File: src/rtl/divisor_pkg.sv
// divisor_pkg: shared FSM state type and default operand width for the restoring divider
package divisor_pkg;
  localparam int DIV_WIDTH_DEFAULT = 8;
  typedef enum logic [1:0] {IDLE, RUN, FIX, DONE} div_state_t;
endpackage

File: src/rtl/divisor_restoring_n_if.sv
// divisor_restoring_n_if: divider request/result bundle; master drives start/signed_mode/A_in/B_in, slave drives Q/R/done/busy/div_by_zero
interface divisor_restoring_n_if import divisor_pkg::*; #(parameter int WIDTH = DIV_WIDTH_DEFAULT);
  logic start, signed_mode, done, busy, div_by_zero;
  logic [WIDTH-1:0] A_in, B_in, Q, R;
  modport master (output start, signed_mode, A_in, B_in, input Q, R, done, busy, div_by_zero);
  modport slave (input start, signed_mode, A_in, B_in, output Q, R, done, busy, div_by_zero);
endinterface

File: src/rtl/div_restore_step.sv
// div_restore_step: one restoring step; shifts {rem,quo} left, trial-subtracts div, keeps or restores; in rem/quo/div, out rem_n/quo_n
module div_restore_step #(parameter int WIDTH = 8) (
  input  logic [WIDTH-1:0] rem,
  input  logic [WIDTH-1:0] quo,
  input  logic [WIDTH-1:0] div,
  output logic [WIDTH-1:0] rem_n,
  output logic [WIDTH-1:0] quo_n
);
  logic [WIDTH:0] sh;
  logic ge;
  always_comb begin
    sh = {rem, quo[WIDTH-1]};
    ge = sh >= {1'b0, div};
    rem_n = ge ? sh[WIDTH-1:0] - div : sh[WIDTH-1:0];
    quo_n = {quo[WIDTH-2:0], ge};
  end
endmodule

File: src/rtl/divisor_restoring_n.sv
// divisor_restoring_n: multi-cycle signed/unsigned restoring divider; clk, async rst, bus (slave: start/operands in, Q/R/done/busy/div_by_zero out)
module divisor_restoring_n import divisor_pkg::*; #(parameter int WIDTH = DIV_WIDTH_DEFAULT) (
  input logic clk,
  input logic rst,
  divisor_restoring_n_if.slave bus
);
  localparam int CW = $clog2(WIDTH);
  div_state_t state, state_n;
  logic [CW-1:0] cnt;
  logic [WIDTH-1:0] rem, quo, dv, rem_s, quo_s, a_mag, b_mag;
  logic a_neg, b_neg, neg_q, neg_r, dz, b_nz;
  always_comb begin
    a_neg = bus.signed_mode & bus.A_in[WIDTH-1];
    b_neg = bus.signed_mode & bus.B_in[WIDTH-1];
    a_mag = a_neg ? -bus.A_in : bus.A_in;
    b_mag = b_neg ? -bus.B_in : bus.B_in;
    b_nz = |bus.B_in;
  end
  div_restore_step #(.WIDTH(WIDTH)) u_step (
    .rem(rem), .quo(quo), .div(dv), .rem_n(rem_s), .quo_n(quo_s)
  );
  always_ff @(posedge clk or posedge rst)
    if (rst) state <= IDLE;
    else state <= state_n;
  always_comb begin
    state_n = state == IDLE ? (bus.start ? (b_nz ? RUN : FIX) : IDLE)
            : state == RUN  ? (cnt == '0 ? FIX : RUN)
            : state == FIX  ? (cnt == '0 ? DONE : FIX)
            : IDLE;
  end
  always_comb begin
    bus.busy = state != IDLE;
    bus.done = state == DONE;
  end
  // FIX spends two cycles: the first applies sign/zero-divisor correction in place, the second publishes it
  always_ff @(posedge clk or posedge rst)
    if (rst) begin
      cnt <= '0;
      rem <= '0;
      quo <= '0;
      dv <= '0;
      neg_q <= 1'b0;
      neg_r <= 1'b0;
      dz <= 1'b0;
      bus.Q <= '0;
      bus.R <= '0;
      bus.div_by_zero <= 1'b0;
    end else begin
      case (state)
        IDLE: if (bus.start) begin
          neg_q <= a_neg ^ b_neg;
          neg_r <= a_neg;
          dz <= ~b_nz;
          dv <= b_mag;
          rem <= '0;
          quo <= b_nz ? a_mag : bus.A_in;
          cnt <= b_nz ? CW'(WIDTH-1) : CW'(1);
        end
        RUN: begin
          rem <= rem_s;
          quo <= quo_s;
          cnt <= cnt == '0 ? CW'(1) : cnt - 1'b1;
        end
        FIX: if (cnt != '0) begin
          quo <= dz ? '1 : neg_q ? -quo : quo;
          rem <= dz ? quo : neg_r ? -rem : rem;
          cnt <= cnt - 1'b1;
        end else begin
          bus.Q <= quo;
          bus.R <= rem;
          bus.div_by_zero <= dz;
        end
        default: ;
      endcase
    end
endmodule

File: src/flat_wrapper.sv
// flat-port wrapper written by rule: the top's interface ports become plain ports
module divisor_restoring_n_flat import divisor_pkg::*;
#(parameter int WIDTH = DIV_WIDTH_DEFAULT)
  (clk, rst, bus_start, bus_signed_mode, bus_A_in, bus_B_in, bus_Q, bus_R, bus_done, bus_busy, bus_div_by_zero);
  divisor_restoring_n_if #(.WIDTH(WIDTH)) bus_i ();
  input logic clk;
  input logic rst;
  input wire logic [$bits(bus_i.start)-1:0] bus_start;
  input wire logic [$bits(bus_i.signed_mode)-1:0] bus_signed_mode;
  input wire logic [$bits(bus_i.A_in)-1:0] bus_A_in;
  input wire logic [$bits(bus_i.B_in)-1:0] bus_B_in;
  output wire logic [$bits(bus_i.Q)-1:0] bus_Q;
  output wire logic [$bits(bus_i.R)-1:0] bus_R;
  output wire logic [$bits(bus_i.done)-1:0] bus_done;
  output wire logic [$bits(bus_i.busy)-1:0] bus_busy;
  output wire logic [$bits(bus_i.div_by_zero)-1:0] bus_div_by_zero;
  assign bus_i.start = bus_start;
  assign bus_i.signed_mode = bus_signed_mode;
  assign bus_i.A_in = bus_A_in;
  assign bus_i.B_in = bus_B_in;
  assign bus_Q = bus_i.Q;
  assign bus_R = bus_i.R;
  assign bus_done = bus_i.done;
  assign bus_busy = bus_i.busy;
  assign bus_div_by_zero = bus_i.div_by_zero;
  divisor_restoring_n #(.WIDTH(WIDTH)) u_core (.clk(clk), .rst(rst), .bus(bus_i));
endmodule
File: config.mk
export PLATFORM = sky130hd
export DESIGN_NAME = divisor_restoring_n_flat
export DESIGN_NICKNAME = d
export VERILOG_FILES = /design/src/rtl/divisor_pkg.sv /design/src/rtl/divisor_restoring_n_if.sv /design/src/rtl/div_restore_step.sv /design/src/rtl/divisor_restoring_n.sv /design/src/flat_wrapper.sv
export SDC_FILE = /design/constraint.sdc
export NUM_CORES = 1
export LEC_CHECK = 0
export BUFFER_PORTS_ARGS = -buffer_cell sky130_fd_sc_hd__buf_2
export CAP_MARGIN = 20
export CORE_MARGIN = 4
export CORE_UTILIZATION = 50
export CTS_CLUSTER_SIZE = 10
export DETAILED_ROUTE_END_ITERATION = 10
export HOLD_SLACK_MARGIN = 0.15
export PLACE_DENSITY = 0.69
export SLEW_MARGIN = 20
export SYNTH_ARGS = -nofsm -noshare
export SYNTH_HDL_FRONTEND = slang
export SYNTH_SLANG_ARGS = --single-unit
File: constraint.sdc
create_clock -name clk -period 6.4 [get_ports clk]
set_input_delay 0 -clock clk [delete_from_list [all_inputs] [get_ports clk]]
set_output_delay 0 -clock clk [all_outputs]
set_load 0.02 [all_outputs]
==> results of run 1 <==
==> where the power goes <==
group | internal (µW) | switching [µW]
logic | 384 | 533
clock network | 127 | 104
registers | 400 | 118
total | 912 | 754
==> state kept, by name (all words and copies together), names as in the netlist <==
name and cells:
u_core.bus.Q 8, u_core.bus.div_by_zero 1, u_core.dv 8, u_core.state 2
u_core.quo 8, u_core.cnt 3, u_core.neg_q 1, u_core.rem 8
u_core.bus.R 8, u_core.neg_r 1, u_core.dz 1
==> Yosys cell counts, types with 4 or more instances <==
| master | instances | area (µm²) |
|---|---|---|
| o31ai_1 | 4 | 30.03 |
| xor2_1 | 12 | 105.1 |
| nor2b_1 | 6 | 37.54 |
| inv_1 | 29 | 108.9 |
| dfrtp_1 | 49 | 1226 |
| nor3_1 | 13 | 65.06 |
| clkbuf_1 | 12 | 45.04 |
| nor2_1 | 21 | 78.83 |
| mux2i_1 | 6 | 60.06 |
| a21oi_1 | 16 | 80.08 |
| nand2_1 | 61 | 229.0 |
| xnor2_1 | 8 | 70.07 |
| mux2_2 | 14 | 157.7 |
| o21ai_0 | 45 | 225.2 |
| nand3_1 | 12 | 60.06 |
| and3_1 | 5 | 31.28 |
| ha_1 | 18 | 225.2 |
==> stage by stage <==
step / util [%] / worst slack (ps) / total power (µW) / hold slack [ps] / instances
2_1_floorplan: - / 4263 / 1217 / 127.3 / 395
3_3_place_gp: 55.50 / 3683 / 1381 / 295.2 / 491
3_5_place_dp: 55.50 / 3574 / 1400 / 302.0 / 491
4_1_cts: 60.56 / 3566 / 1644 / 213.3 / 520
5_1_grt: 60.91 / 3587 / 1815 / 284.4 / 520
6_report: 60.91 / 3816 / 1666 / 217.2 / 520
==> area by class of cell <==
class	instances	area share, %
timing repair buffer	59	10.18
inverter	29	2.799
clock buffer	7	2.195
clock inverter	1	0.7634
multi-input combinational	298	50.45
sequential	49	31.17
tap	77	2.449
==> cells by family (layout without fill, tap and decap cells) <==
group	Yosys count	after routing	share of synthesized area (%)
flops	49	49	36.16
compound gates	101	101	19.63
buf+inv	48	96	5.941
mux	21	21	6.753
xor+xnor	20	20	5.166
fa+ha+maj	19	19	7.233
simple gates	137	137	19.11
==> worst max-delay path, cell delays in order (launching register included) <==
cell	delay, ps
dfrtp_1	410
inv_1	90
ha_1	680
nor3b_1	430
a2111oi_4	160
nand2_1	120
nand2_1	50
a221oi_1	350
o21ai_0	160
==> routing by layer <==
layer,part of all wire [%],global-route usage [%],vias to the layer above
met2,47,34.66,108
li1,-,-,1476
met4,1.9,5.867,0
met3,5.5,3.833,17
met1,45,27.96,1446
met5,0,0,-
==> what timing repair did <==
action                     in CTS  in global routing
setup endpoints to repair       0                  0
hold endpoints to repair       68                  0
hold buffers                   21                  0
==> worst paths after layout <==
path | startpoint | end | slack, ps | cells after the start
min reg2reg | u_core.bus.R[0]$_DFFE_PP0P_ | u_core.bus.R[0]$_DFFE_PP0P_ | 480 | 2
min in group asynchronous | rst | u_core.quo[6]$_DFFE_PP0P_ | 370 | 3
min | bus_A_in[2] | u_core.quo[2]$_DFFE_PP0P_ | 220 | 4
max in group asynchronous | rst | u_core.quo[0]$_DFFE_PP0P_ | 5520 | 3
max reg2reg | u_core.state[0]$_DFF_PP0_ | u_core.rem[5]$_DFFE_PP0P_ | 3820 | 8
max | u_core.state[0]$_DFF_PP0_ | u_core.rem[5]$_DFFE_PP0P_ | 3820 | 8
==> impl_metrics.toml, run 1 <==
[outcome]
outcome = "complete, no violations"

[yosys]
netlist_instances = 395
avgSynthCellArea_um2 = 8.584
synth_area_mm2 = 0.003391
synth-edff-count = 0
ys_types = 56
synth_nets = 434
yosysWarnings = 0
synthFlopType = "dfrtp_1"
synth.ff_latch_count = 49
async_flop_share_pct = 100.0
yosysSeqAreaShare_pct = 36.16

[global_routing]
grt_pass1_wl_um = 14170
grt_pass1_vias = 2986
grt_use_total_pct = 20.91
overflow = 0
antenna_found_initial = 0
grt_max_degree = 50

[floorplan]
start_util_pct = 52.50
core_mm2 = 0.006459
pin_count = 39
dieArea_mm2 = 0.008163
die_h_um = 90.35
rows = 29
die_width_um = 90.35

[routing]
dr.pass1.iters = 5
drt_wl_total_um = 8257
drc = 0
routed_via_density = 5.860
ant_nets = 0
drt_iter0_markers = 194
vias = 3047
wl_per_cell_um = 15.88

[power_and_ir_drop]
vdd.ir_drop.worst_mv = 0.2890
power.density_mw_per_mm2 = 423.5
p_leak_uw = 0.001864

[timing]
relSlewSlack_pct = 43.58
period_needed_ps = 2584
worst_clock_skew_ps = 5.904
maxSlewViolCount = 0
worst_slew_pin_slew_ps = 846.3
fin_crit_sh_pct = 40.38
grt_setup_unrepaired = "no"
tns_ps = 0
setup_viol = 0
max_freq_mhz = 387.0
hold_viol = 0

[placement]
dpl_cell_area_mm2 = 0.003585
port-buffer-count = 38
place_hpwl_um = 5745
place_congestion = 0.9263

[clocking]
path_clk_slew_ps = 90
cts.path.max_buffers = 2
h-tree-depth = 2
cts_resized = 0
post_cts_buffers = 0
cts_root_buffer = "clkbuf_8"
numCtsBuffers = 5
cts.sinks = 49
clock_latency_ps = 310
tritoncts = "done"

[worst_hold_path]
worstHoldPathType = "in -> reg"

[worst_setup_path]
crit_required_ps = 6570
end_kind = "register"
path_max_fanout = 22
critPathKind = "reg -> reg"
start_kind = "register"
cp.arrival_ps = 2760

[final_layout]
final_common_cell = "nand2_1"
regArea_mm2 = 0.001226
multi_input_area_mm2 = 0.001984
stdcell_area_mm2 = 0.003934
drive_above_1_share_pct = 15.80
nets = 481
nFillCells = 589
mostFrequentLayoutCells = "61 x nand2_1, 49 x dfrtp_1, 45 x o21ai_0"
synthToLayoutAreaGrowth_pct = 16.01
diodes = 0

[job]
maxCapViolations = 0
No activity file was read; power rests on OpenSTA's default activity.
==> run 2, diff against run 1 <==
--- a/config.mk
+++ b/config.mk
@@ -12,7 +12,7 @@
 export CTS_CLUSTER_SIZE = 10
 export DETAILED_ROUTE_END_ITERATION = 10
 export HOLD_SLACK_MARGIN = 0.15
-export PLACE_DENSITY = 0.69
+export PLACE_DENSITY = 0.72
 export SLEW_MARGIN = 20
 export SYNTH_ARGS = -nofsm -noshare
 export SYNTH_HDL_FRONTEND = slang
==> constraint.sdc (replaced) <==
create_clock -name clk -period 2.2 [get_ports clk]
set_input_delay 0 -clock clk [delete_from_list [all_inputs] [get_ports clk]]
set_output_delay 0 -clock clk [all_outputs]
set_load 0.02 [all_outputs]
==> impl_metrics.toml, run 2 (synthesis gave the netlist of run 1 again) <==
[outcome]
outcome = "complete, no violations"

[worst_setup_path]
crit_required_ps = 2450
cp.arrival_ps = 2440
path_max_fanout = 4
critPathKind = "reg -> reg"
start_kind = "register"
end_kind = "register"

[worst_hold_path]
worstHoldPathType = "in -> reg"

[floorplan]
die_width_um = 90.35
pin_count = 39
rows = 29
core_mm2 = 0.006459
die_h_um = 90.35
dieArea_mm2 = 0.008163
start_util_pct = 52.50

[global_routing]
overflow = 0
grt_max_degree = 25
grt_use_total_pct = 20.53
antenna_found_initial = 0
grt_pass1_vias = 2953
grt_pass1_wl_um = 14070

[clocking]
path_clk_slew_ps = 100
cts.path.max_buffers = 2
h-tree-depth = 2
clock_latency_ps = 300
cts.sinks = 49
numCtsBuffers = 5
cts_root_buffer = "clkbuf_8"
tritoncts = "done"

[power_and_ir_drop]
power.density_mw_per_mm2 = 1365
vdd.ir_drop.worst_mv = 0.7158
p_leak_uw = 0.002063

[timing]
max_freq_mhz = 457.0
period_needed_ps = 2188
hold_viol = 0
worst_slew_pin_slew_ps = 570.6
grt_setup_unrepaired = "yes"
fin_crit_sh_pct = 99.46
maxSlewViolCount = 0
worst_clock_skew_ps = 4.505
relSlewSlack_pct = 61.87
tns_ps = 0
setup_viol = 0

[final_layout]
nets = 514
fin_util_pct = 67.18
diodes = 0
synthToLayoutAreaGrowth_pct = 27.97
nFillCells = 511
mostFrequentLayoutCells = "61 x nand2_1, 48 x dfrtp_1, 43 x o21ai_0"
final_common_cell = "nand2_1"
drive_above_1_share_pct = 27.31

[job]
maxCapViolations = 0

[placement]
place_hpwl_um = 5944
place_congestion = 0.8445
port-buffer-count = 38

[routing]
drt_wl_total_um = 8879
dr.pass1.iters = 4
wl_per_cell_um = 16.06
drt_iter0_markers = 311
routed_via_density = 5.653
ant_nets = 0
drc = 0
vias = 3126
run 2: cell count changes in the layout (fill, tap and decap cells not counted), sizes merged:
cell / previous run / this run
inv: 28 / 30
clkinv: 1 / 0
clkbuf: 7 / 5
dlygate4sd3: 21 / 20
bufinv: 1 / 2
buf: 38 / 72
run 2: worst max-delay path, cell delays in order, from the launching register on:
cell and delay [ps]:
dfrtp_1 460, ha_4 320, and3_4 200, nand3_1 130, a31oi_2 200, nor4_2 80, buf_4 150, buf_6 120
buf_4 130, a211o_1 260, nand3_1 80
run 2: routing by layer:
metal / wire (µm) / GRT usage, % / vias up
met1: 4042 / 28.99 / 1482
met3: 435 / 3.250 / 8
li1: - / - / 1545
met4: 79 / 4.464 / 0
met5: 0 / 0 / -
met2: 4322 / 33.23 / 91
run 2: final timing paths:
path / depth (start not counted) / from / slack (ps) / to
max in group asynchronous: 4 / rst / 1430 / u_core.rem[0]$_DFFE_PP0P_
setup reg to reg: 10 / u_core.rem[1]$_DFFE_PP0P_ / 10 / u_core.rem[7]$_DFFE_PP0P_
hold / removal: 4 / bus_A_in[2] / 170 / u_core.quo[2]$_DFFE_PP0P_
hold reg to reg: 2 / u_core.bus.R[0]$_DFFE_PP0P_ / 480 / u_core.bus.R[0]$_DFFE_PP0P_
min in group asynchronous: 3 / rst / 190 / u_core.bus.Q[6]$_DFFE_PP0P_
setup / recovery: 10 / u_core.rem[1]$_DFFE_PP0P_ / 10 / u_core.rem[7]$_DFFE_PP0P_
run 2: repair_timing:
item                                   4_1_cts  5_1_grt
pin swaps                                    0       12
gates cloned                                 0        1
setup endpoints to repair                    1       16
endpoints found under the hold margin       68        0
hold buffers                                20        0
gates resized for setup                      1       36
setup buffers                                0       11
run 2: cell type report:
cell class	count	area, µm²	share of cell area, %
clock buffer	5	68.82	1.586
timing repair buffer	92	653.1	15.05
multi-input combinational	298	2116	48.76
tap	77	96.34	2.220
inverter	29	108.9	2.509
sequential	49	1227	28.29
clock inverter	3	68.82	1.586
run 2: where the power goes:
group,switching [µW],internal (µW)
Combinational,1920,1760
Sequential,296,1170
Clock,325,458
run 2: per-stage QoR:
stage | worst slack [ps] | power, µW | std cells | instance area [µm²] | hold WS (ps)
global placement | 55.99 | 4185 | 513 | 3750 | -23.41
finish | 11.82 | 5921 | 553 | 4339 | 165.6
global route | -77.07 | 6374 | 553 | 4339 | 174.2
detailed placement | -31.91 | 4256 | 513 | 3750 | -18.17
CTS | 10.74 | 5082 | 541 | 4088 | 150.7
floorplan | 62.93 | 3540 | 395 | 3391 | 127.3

# # # # # # #

— What you will do —
Give again exactly, and only, the lines above starting at the one with "49 | 1226 |" and ending at the one with "12 | 60.06 |".

— Solution for this problem —
| dfrtp_1 | 49 | 1226 |
| nor3_1 | 13 | 65.06 |
| clkbuf_1 | 12 | 45.04 |
| nor2_1 | 21 | 78.83 |
| mux2i_1 | 6 | 60.06 |
| a21oi_1 | 16 | 80.08 |
| nand2_1 | 61 | 229.0 |
| xnor2_1 | 8 | 70.07 |
| mux2_2 | 14 | 157.7 |
| o21ai_0 | 45 | 225.2 |
| nand3_1 | 12 | 60.06 |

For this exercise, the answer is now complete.